Hours after Bombay-born novelist Salman Rushdie was attacked, K Natwar Singh, who was a Union minister in the Rajiv Gandhi government that banned Rushdie’s controversial book The Satanic Verses, strongly defended the decision on Saturday asserting it was taken “purely” for law and order reasons. Meanwhile, a physician who was among those who rushed to help Rushdie after he was stabbed at a New York state book event told the news agency AP that the author’s wounds are “serious but recoverable.”
Rushdie, who spent years in hiding after Iran urged Muslims to kill him because of his writing, was stabbed in the neck and torso onstage at a lecture and is likely to lose an eye in the attack.
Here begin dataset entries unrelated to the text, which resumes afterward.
File: src/rtl/lamp_fpu_round_pack_pkg.sv
// lamp_fpu_round_pack_pkg
//   Shared definitions for the bfloat16 round/pack stage: rounding-mode
//   enum, sticky flag bit positions, BF16 special encodings and the
//   rounding-increment / overflow-target helper functions.
package lamp_fpu_round_pack_pkg;

    localparam int LAMP_FLOAT_E_DW = 8;
    localparam int LAMP_FLOAT_F_DW = 7;
    localparam int LAMP_FLAGS_DW   = 5;

    typedef enum logic [2:0] {
        RNE = 3'd0,
        RTZ = 3'd1,
        RDN = 3'd2,
        RUP = 3'd3,
        RMM = 3'd4
    } rnd_mode_e;

    // Flag vector layout {NV,DZ,OF,UF,NX}
    localparam int FLAG_NX = 0;
    localparam int FLAG_UF = 1;
    localparam int FLAG_OF = 2;
    localparam int FLAG_DZ = 3;
    localparam int FLAG_NV = 4;

    // {exponent, fraction} of BF16 infinity and largest finite magnitude
    localparam logic [14:0] INF_E_F  = {8'hFF, 7'h00};
    localparam logic [14:0] MAXF_E_F = {8'hFE, 7'h7F};

    // Round-up decision; unused mode encodings fall back to RNE.
    function automatic logic FUNC_round_inc(
        input logic       s,
        input logic       lsb,
        input logic       g,
        input logic       rs,
        input logic [2:0] mode
    );
        logic inc;
        case (mode)
            RTZ:     inc = 1'b0;
            RDN:     inc = s & (g | rs);
            RUP:     inc = ~s & (g | rs);
            RMM:     inc = g;
            default: inc = g & (rs | lsb);
        endcase
        return inc;
    endfunction

    // On overflow: 1 => saturate to infinity, 0 => clamp to max finite.
    function automatic logic FUNC_ovf_to_inf(
        input logic       s,
        input logic [2:0] mode
    );
        logic to_inf;
        case (mode)
            RTZ:     to_inf = 1'b0;
            RDN:     to_inf = s;
            RUP:     to_inf = ~s;
            default: to_inf = 1'b1;
        endcase
        return to_inf;
    endfunction

endpackage

File: src/rtl/lamp_fpu_rnd_inc.sv
// lamp_fpu_rnd_inc
//   Combinational rounding-increment decision.
//   Ports:
//     s_i        sign of the value being rounded
//     lsb_i      least significant kept fraction bit
//     g_i        guard bit
//     rs_i       round | sticky
//     rnd_mode_i rounding mode (rnd_mode_e encoding)
//     inc_o      1 => add one ulp to the kept fraction
module lamp_fpu_rnd_inc
    import lamp_fpu_round_pack_pkg::*;
(
    input  logic       s_i,
    input  logic       lsb_i,
    input  logic       g_i,
    input  logic       rs_i,
    input  logic [2:0] rnd_mode_i,
    output logic       inc_o
);

    assign inc_o = FUNC_round_inc(s_i, lsb_i, g_i, rs_i, rnd_mode_i);

endmodule

File: src/rtl/lamp_fpu_round_pack.sv
// lamp_fpu_round_pack
//   Rounds a post-normalised {s, e, f+GRS} value, packs it into bfloat16,
//   holds it in a valid/ready output register and accumulates sticky flags.
//   Ports:
//     clk, rst_n            clock, asynchronous active-low reset
//     valid_i / ready_o     upstream handshake (ready_o = !valid_o | ready_i)
//     s_i, e_i, f_i         sign, biased exponent, {ovf,hidden,frac,G,R,S}
//     isToRound_i           0 => value already encoded, pass through
//     isOverflow_i          upstream overflow
//     isUnderflow_i         upstream underflow
//     isInvalid_i           upstream invalid operation
//     rnd_mode_i            rounding mode
//     valid_o / ready_i     downstream handshake
//     res_o, flags_o        packed result and its flags
//     fflags_o              sticky flags; fflags_clr_i clears them
module lamp_fpu_round_pack
    import lamp_fpu_round_pack_pkg::*;
#(
    parameter int E_DW     = LAMP_FLOAT_E_DW,
    parameter int F_DW     = LAMP_FLOAT_F_DW,
    parameter int FLAGS_DW = LAMP_FLAGS_DW
) (
    input  logic                   clk,
    input  logic                   rst_n,
    input  logic                   valid_i,
    output logic                   ready_o,
    input  logic                   s_i,
    input  logic [E_DW-1:0]        e_i,
    input  logic [F_DW+4:0]        f_i,
    input  logic                   isToRound_i,
    input  logic                   isOverflow_i,
    input  logic                   isUnderflow_i,
    input  logic                   isInvalid_i,
    input  logic [2:0]             rnd_mode_i,
    output logic                   valid_o,
    input  logic                   ready_i,
    output logic [E_DW+F_DW:0]     res_o,
    output logic [FLAGS_DW-1:0]    flags_o,
    output logic [FLAGS_DW-1:0]    fflags_o,
    input  logic                   fflags_clr_i
);

    localparam int EF_DW = E_DW + F_DW;

    logic                 inc;
    logic                 g_bit;
    logic                 rs_bit;
    logic                 nx_raw;
    logic                 ovf;
    logic [EF_DW-1:0]     ef_r;
    logic [E_DW-1:0]      e_r;
    logic [EF_DW:0]       new_res;
    logic [FLAGS_DW-1:0]  new_flags;
    logic                 accept;

    logic                 valid_d,  valid_q;
    logic [EF_DW:0]       res_d,    res_q;
    logic [FLAGS_DW-1:0]  flags_d,  flags_q;
    logic [FLAGS_DW-1:0]  fflags_d, fflags_q;

    assign g_bit  = f_i[2];
    assign rs_bit = f_i[1] | f_i[0];
    assign nx_raw = g_bit | rs_bit;

    lamp_fpu_rnd_inc u_rnd_inc (
        .s_i        (s_i),
        .lsb_i      (f_i[3]),
        .g_i        (g_bit),
        .rs_i       (rs_bit),
        .rnd_mode_i (rnd_mode_i),
        .inc_o      (inc)
    );

    // A single add over {e, frac}: a fraction carry ripples into the exponent,
    // which also covers the denormal -> smallest normal transition.
    assign ef_r = {e_i, f_i[F_DW+2:3]} + EF_DW'(inc);
    assign e_r  = ef_r[EF_DW-1:F_DW];
    assign ovf  = isOverflow_i | (e_r == {E_DW{1'b1}});

    always_comb begin
        new_res   = '0;
        new_flags = '0;
        if (!isToRound_i) begin
            new_res            = {s_i, e_i, f_i[F_DW+2:3]};
            new_flags[FLAG_NV] = isInvalid_i;
        end else if ((e_i == '0) && (f_i == '0)) begin
            new_res = {s_i, {EF_DW{1'b0}}};
        end else begin
            if (ovf) begin
                if (FUNC_ovf_to_inf(s_i, rnd_mode_i))
                    new_res = {s_i, {E_DW{1'b1}}, {F_DW{1'b0}}};
                else
                    new_res = {s_i, {(E_DW-1){1'b1}}, 1'b0, {F_DW{1'b1}}};
                new_flags[FLAG_OF] = 1'b1;
                new_flags[FLAG_NX] = 1'b1;
            end else begin
                new_res            = {s_i, ef_r};
                new_flags[FLAG_NX] = nx_raw;
            end
            new_flags[FLAG_UF] = isUnderflow_i | ((e_r == '0) & nx_raw);
            new_flags[FLAG_NV] = isInvalid_i;
        end
    end

    assign ready_o = ~valid_q | ready_i;
    assign accept  = valid_i & ready_o;

    always_comb begin
        valid_d  = valid_q;
        res_d    = res_q;
        flags_d  = flags_q;
        fflags_d = fflags_q;
        if (accept) begin
            valid_d = 1'b1;
            res_d   = new_res;
            flags_d = new_flags;
        end else if (ready_i) begin
            valid_d = 1'b0;
        end
        // Clear takes effect before the OR, so a same-cycle accept survives.
        if (fflags_clr_i)
            fflags_d = '0;
        if (accept)
            fflags_d = fflags_d | new_flags;
    end

    always_ff @(posedge clk or negedge rst_n) begin
        if (!rst_n) begin
            valid_q  <= 1'b0;
            res_q    <= '0;
            flags_q  <= '0;
            fflags_q <= '0;
        end else begin
            valid_q  <= valid_d;
            res_q    <= res_d;
            flags_q  <= flags_d;
            fflags_q <= fflags_d;
        end
    end

    assign valid_o  = valid_q;
    assign res_o    = res_q;
    assign flags_o  = flags_q;
    assign fflags_o = fflags_q;

endmodule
His agent said that the nerves in the 75-year-old Rushdie’s arm were severed and the author’s liver was stabbed and damaged.” Police have taken into custody 24-year-old Hadi Matar for allegedly committing the crime.
Born into a Muslim Kashmiri family in Bombay, Rushdie moved to the UK. He has long faced death threats for his fourth novel, ‘The Satanic Verses,’ most prominently from Iran’s powerful cleric and leader Ayatollah Ruhollah Khomeini who had pronounced a fatwa calling upon Muslims to kill the novelist.